-- Opening Marker --

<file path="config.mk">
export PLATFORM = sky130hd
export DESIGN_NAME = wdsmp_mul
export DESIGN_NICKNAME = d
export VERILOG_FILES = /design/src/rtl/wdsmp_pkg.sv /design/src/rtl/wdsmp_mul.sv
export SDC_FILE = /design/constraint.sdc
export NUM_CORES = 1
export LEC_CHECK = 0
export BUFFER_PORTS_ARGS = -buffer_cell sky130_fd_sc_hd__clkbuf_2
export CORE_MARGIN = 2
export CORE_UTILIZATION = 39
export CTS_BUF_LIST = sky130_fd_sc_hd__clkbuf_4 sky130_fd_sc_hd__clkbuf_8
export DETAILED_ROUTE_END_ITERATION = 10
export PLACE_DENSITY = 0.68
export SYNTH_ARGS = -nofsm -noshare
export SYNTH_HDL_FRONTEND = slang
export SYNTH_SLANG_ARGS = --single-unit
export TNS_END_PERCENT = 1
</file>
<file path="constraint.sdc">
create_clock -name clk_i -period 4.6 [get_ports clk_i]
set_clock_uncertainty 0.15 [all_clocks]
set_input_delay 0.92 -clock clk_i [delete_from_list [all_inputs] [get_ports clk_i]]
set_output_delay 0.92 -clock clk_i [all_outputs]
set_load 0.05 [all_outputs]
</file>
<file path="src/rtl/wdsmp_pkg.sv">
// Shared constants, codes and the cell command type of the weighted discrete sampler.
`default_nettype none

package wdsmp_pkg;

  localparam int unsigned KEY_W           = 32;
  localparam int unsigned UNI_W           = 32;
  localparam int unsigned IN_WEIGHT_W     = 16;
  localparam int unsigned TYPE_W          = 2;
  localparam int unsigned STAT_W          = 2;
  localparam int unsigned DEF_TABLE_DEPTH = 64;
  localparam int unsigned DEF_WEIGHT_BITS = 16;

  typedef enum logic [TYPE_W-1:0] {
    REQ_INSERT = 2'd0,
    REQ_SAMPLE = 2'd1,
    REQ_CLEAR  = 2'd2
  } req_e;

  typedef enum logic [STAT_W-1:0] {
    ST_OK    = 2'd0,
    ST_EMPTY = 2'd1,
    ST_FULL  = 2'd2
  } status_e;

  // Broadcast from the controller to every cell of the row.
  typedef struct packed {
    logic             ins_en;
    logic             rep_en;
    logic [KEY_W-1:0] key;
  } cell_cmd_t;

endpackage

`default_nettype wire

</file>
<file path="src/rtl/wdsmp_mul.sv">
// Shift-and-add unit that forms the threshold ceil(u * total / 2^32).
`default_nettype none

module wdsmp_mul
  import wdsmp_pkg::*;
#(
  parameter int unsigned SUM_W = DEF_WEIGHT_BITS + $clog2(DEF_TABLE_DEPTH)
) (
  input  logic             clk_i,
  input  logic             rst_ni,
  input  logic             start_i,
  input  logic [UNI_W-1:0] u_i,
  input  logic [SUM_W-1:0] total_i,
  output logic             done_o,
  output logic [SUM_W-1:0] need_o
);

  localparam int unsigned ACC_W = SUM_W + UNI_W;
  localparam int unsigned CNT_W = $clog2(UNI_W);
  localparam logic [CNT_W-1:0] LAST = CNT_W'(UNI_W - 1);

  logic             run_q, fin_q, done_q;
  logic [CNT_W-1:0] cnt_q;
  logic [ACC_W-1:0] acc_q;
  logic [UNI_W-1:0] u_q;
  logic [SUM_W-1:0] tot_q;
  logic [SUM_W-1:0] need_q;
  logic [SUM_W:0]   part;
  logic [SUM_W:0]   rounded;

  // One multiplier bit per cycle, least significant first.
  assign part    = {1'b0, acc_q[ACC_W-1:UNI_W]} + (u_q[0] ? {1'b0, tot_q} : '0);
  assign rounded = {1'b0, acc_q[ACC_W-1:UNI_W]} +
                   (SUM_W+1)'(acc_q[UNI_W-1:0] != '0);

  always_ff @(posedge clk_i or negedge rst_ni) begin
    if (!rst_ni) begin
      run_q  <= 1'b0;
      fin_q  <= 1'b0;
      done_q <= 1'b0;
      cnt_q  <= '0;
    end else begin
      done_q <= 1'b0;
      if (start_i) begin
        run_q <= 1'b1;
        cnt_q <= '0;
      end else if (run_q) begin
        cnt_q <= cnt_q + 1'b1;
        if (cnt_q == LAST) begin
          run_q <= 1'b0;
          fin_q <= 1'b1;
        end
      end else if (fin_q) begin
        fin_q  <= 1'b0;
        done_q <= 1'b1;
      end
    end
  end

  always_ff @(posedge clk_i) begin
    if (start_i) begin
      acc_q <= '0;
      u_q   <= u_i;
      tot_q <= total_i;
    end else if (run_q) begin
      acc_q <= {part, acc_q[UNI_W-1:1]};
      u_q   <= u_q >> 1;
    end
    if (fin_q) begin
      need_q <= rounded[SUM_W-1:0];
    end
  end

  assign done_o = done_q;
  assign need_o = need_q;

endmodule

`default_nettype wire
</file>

-- Closing Marker --
-- Opening Marker --

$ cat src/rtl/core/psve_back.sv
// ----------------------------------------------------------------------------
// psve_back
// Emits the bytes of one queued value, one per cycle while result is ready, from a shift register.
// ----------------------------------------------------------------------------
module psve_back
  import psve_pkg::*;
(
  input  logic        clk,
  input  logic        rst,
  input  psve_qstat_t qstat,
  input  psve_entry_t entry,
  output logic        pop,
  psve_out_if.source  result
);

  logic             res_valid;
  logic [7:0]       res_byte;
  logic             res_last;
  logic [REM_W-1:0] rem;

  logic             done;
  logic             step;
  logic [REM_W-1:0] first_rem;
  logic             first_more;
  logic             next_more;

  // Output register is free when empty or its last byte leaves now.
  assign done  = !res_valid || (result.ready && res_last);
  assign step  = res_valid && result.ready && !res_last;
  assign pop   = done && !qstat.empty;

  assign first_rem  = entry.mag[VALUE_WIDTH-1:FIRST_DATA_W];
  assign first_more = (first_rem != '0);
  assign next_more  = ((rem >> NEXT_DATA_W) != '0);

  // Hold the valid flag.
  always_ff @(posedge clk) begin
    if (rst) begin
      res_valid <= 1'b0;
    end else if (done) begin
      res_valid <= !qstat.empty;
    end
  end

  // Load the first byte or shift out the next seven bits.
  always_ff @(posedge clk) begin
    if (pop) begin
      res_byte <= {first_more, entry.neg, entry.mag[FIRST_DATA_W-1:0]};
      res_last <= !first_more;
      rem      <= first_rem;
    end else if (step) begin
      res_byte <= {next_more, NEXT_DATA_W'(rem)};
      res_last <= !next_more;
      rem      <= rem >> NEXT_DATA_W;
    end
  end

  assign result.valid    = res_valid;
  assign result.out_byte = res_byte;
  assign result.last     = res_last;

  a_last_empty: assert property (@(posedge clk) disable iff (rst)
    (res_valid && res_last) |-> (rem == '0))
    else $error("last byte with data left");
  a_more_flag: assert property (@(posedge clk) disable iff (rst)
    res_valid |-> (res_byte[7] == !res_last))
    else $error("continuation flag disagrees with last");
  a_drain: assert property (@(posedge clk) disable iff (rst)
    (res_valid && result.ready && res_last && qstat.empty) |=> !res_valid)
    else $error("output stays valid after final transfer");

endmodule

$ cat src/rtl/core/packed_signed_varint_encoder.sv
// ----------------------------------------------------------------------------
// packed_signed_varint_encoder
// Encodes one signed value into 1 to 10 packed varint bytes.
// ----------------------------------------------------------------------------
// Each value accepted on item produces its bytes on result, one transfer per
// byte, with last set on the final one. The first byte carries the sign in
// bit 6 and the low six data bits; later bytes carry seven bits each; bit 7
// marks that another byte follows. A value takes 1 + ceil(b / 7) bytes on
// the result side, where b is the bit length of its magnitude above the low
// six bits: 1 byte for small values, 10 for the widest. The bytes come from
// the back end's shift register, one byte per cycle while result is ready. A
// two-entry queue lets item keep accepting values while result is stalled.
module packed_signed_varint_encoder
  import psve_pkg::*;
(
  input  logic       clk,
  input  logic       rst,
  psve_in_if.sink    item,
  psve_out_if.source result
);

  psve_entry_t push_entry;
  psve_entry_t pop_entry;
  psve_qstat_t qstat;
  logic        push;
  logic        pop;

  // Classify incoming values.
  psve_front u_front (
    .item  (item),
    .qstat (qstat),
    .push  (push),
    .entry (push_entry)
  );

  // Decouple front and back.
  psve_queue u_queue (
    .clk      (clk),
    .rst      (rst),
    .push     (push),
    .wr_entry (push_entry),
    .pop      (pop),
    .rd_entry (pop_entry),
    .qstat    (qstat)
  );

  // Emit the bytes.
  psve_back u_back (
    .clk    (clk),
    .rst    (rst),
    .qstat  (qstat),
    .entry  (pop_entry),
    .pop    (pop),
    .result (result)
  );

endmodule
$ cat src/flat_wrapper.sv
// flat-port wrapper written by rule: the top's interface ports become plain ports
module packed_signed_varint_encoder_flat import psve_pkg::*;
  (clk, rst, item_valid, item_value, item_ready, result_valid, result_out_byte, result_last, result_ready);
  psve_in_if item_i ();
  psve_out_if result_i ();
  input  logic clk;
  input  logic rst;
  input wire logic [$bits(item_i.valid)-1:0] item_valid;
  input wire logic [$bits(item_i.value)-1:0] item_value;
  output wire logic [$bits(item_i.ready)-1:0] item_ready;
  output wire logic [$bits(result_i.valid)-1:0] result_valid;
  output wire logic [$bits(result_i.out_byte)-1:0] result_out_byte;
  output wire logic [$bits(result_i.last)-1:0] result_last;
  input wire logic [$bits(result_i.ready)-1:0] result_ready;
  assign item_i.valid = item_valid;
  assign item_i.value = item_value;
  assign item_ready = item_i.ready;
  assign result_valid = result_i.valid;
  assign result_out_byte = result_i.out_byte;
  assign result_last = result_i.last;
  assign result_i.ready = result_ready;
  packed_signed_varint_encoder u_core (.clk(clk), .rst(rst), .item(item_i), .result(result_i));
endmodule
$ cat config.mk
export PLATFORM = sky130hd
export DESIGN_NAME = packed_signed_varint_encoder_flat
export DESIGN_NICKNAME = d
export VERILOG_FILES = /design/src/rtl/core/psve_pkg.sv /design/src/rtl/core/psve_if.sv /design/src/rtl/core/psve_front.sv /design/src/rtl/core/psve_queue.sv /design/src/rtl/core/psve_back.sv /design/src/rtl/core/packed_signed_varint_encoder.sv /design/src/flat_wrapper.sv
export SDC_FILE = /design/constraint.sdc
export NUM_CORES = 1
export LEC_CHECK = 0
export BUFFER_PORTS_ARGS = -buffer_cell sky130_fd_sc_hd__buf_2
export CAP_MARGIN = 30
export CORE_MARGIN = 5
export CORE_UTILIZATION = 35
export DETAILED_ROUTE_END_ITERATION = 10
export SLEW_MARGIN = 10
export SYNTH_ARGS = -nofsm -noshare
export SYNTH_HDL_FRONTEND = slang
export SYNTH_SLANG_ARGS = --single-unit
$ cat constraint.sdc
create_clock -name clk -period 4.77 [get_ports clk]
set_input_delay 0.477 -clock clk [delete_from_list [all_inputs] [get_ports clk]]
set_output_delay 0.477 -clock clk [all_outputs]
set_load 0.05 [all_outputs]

-- Closing Marker --

What is being asked
Copy every line of the records above that holds the word "cycle".

Exercise response
  // One multiplier bit per cycle, least significant first.
// Emits the bytes of one queued value, one per cycle while result is ready, from a shift register.
// the back end's shift register, one byte per cycle while result is ready. A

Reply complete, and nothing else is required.